▶ Your objective
All records that follow are to be output exactly.
***
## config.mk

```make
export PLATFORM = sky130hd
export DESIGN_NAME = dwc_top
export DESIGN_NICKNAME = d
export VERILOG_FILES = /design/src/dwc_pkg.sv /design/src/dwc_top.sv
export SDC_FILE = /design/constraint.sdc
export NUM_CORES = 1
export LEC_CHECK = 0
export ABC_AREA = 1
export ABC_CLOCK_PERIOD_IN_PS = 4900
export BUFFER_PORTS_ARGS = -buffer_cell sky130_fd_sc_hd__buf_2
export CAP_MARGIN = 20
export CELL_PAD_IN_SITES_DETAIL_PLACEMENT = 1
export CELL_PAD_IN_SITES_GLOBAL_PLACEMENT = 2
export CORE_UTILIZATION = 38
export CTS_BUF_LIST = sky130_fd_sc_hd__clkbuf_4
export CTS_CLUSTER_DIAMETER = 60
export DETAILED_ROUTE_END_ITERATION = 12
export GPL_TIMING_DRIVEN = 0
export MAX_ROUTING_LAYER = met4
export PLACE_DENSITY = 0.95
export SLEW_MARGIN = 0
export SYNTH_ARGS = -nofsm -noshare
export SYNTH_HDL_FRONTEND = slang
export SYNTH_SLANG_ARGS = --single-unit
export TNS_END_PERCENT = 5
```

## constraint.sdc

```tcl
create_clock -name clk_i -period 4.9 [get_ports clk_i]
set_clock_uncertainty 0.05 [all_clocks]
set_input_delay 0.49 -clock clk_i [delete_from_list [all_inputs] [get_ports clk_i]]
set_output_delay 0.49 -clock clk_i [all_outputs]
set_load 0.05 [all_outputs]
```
***
▶ The answer
## config.mk

```make
export PLATFORM = sky130hd
export DESIGN_NAME = dwc_top
export DESIGN_NICKNAME = d
export VERILOG_FILES = /design/src/dwc_pkg.sv /design/src/dwc_top.sv
export SDC_FILE = /design/constraint.sdc
export NUM_CORES = 1
export LEC_CHECK = 0
export ABC_AREA = 1
export ABC_CLOCK_PERIOD_IN_PS = 4900
export BUFFER_PORTS_ARGS = -buffer_cell sky130_fd_sc_hd__buf_2
export CAP_MARGIN = 20
export CELL_PAD_IN_SITES_DETAIL_PLACEMENT = 1
export CELL_PAD_IN_SITES_GLOBAL_PLACEMENT = 2
export CORE_UTILIZATION = 38
export CTS_BUF_LIST = sky130_fd_sc_hd__clkbuf_4
export CTS_CLUSTER_DIAMETER = 60
export DETAILED_ROUTE_END_ITERATION = 12
export GPL_TIMING_DRIVEN = 0
export MAX_ROUTING_LAYER = met4
export PLACE_DENSITY = 0.95
export SLEW_MARGIN = 0
export SYNTH_ARGS = -nofsm -noshare
export SYNTH_HDL_FRONTEND = slang
export SYNTH_SLANG_ARGS = --single-unit
export TNS_END_PERCENT = 5
```

## constraint.sdc

```tcl
create_clock -name clk_i -period 4.9 [get_ports clk_i]
set_clock_uncertainty 0.05 [all_clocks]
set_input_delay 0.49 -clock clk_i [delete_from_list [all_inputs] [get_ports clk_i]]
set_output_delay 0.49 -clock clk_i [all_outputs]
set_load 0.05 [all_outputs]
```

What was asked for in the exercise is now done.